A fairer fines system for people experiencing financial hardship

  • Limit the maximum value of fines that can be issued to people receiving social security payments. In calculating the maximum value for fines, the government should consider court-ordered costs to avoid people being thousands of dollars in debt from a small fine.
  • Introduce ‘capacity-to-pay’ guidelines and limitations on multiple fine notices.
  • Decouple non-payment of fines from driver disqualification and license suspension. This is particularly important to ensure the safety and wellbeing of people without access to public transport living in rural, regional, and remote areas.
  • Amend s54 of the Road Transport Act 2013 (NSW) to remove custodial sentences for people who drive when disqualified under s66 of the Fines Act 1996 (NSW).
  • Develop joint guidelines for Revenue NSW and Transport NSW to prevent public transport fines being recovered from people experiencing homelessness or financial hardship.
  • Expand eligibility for, and access to, fines write-offs and reductions, including for unemployed non-permanent residents and people experiencing financial abuse.
  • Enable people experiencing financial hardship or who meet other, specific criteria to apply for debt write-off before the fine is enforced.
  • Establish a better fines write-off process for victim-survivors of domestic and family abuse based on Fines Victoria’s Family  Violence Scheme. This scheme allows people to have their fines withdrawn if family violence contributed to the offence, or it is not safe for them to name the responsible person.
  • Improve access to fine reductions and write- offs for people experiencing financial hardship who have been issued a Victims Restitution Order.
  • Enable people to apply for refunds for fines paid voluntarily, particularly people experiencing financial abuse or other forms of duress.
  • Amend Fine Notices to encourage people to seek legal advice before challenging a fine in court and provide information about how to find free legal services.
  • Ensure access to free, independent legal advice for people experiencing financial hardship before fines are paid, Work and Development Order or payment plans are entered into, or overdue fines are recovered.
  • Improve accountability at Revenue NSW by creating an independent fines reconsideration and review process.
  • Amend the Local Government Act 1993 (NSW) to reinstate fairer debt collection practices introduced during the COVID-19 pandemic. Prevent councils from commencing legal action to recover rates and charges unless they have considered other financial arrangements, referrals to financial counsellors, alternative dispute resolution, or waiving unpaid interest.

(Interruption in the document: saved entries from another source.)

Context: an optimization exercise on an open-source flow, tuned for small area. The choices shown serve that exercise and are no tape-out recipe.

// window_mult_pipe
module window_mult_pipe #(
  parameter int K   = 3,
  parameter int NI  = 8,
  parameter int NF  = 8,
  parameter int LAT = 2,
  parameter int CW  = 5
) (
  input  logic                            clk,
  input  logic                            rst_n,
  input  logic                            in_valid,
  output logic                            in_ready,
  input  logic                            sgn_i,
  input  logic [K*K*NI-1:0]               i_flat,
  input  logic [K*K*NF-1:0]               f_flat,
  input  logic [CW-1:0]                   row_in,
  input  logic [CW-1:0]                   col_in,
  input  logic                            done_in,
  output logic                            out_valid,
  input  logic                            out_ready,
  output logic [K*K*(NI+NF)-1:0]          d_flat,
  output logic [CW-1:0]                   row_out,
  output logic [CW-1:0]                   col_out,
  output logic                            done_out,
  output logic [NI+NF+$clog2(K*K)-1:0]    sum_o
);
Size: roughly 340 I/O pins, ~34,000 um2 of cells after synthesis.
==> module window_mult_pipe, before the edit <==
module window_mult_pipe #(
  parameter int K   = 3,
  parameter int NI  = 8,
  parameter int NF  = 8,
  parameter int LAT = 2,
  parameter int CW  = 5
) (
  input  logic                            clk,
  input  logic                            rst_n,
  input  logic                            in_valid,
  output logic                            in_ready,
  input  logic                            sgn_i,
  input  logic [K*K*NI-1:0]               i_flat,
  input  logic [K*K*NF-1:0]               f_flat,
  input  logic [CW-1:0]                   row_in,
  input  logic [CW-1:0]                   col_in,
  input  logic                            done_in,
  output logic                            out_valid,
  input  logic                            out_ready,
  output logic [K*K*(NI+NF)-1:0]          d_flat,
  output logic [CW-1:0]                   row_out,
  output logic [CW-1:0]                   col_out,
  output logic                            done_out,
  output logic [NI+NF+$clog2(K*K)-1:0]    sum_o
);
  localparam int N  = K * K;
  localparam int W  = NI + NF;
  localparam int SW = W + $clog2(N);
  localparam int SB = 2 * CW + 1;
  logic w_en;
  assign w_en     = !out_valid || out_ready;
  assign in_ready = w_en;
  logic [2:0] r_vld;
  always_ff @(posedge clk or negedge rst_n) begin
    if (!rst_n)    r_vld <= '0;
    else if (w_en) r_vld <= {r_vld[1:0], in_valid};
  end
  assign out_valid = r_vld[2];
  logic [N*NI-1:0] r1_i;
  logic [N*NF-1:0] r1_f;
  logic            r1_s;
  logic [SB-1:0]   r1_sb, r2_sb, r3_sb;
  logic [N*W-1:0]  r2_d, r3_d;
  logic [N*W-1:0]  w_prod;
  for (genvar e = 0; e < N; e++) begin : g_lane
    wm_mul u_mul (.p(r1_i[e*NI +: NI]), .pn(~r1_i[e*NI +: NI]), .s(r1_s), .f(r1_f[e*NF +: NF]),
                  .fn(~r1_f[e*NF +: NF]), .y(w_prod[e*W +: W]));
  end
  always_ff @(posedge clk) begin
    if (w_en) begin
      r1_i  <= i_flat;
      r1_f  <= f_flat;
      r1_s  <= sgn_i;
      r1_sb <= {done_in, col_in, row_in};
      r2_d  <= w_prod;
      r2_sb <= r1_sb;
      r3_d  <= r2_d;
      r3_sb <= r2_sb;
    end
  end
  logic [SW-1:0] w_sum;
  wm_sum u_sum (.d(r3_d), .y(w_sum));
  assign d_flat   = r3_d;
  assign row_out  = r3_sb[CW-1:0];
  assign col_out  = r3_sb[2*CW-1:CW];
  assign done_out = r3_sb[2*CW];
  assign sum_o    = w_sum;
endmodule
export LEC_CHECK = 0
export CAP_MARGIN = 20
export CORE_MARGIN = 2
export CORE_UTILIZATION = 60
export PLACE_DENSITY = 0.72
export SLEW_MARGIN = 20
export SYNTH_HIERARCHICAL = 1
create_clock -name core_clock -period 6.5 [get_ports {clk}]
standard.sh (not shown) runs the stock make flow with config.mk's settings and CLKGATE_MAP_FILE= SYNTH_SCRIPT=/design/flow/synth_recipe.tcl, a recipe that flattens the netlist after the stock synthesis.
==> flow/flow/run.sh <==
#!/bin/bash
# The standard layout, with the port buffers made of the smallest buffer and a clock tree
# without dummy loads. Each tool's output goes to orfs/logs; make's own output to flow_make.log.
set -euo pipefail
bash standard.sh \
  "BUFFER_PORTS_ARGS=-buffer_cell sky130_fd_sc_hd__buf_1" \
  "CTS_ARGS=-sink_clustering_enable -repair_clock_nets -dont_use_dummy_load -buf_list {sky130_fd_sc_hd__clkbuf_4 sky130_fd_sc_hd__clkbuf_8}" \
  finish > flow_make.log 2>&1
The baseline went through all stages and came out clean.
Change:
--- a/flow/design.v
+++ b/flow/design.v
@@ -39,34 +39,36 @@
   logic [N*NI-1:0] r1_i;
   logic [N*NF-1:0] r1_f;
   logic            r1_s;
   logic [SB-1:0]   r1_sb, r2_sb, r3_sb;
   logic [N*W-1:0]  r2_d, r3_d;
+  logic [SW-1:0]   r3_sum;
+  logic [SW-1:0]   w_sum;
   logic [N*W-1:0]  w_prod;
   for (genvar e = 0; e < N; e++) begin : g_lane
     wm_mul u_mul (.p(r1_i[e*NI +: NI]), .pn(~r1_i[e*NI +: NI]), .s(r1_s), .f(r1_f[e*NF +: NF]),
                   .fn(~r1_f[e*NF +: NF]), .y(w_prod[e*W +: W]));
   end
+  wm_sum u_sum (.d(r2_d), .y(w_sum));
   always_ff @(posedge clk) begin
     if (w_en) begin
       r1_i  <= i_flat;
       r1_f  <= f_flat;
       r1_s  <= sgn_i;
       r1_sb <= {done_in, col_in, row_in};
       r2_d  <= w_prod;
       r2_sb <= r1_sb;
       r3_d  <= r2_d;
       r3_sb <= r2_sb;
+      r3_sum <= w_sum;
     end
   end
-  logic [SW-1:0] w_sum;
-  wm_sum u_sum (.d(r3_d), .y(w_sum));
   assign d_flat   = r3_d;
   assign row_out  = r3_sb[CW-1:0];
   assign col_out  = r3_sb[2*CW-1:CW];
   assign done_out = r3_sb[2*CW];
-  assign sum_o    = w_sum;
+  assign sum_o    = r3_sum;
 endmodule
 module wm_fa (input logic a, input logic b, input logic c, output logic s, output logic co);
   assign s  = a ^ b ^ c;
   assign co = (a & b) | (a & c) | (b & c);
 endmodule
What happened:
- routed wire length goes down by about 3.5%
- setup slack gets better by 0.11 ns
- design area went down by 0.77%
- register-to-register slack hardly moves
- sequential share of layout area grows by 1.9 points
- worst hold slack improved by 0.031 ns
- utilization came out lower by 1.2 points
- clock skew fell by 0.020 ns
- final cell count shrinks by about 2%
- non-clock buffer count is lower by 93
- via count goes down by about 2.1%
- area after synthesis went up by 1.8%
Function was not checked in any run of this note: the RTL went through the layout flow alone.

static timing again, ports no longer ideal:
Ports are ideal in the flow. The routed layouts listed here were re-timed in OpenROAD. Step 1 sets driving cells, clkbuf_16 on the clock port and buf_2 on the other inputs (assumed; they add their load-dependent delay and slew). Step 2, shift: input delay + t, output delay - t, t = (earliest + latest rising clock arrival at the registers) / 2. This alone moves slack from input paths to output paths. Slacks: ideal ports / drivers / drivers and shift; pairs: ideal ports / drivers.
run	shift t [ns]	setup slack, ns	latest minus earliest clock arrival (ns)	pins driven straight from the clock port
the first run	0.711	0.048 / -0.013 / 0.153	0.070 / 0.070	1
the second run	0.710	0.162 / 0.162 / 0.162	0.045 / 0.045	1
After both steps every run listed still meets setup and hold.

  • Build enough safe, secure, and genuinely affordable housing in rural, regional, and remote communities to end homelessness and meet housing needs, including social housing, emergency accommodation for people experiencing domestic and family violence, and accessible housing for people with disability.

Access to services

  • Increase availability of rehabilitation and other health and social services in rural, regional, and remote communities.

A just transition

  • Foster new employment opportunities in rural, regional, and remote communities, particularly where traditional industries like mining, agriculture and abattoirs are being decommissioned.

Support for Aboriginal and Torres Strait Islander people

  • Support Aboriginal and Torres Strait Islander peoples to live safe and healthy lives with access to income, services and employment on Country.

Improve courts and tribunals

  • Improve access to courts and tribunals and safety for people accessing them in rural, regional, and remote communities:
    • Expand specialist courts and court lists, including the Federal Circuit Court Indigenous List, the Walama List, and the Drug Court.
    • Make Circle Sentencing or other alternative, culturally appropriate diversion and sentencing methods like the Youth Koori Court available to Aboriginal and Torres Strait Islander people in rural, regional, and remote communities.
  • Build safe rooms in all court facilities in rural, regional, and remote communities.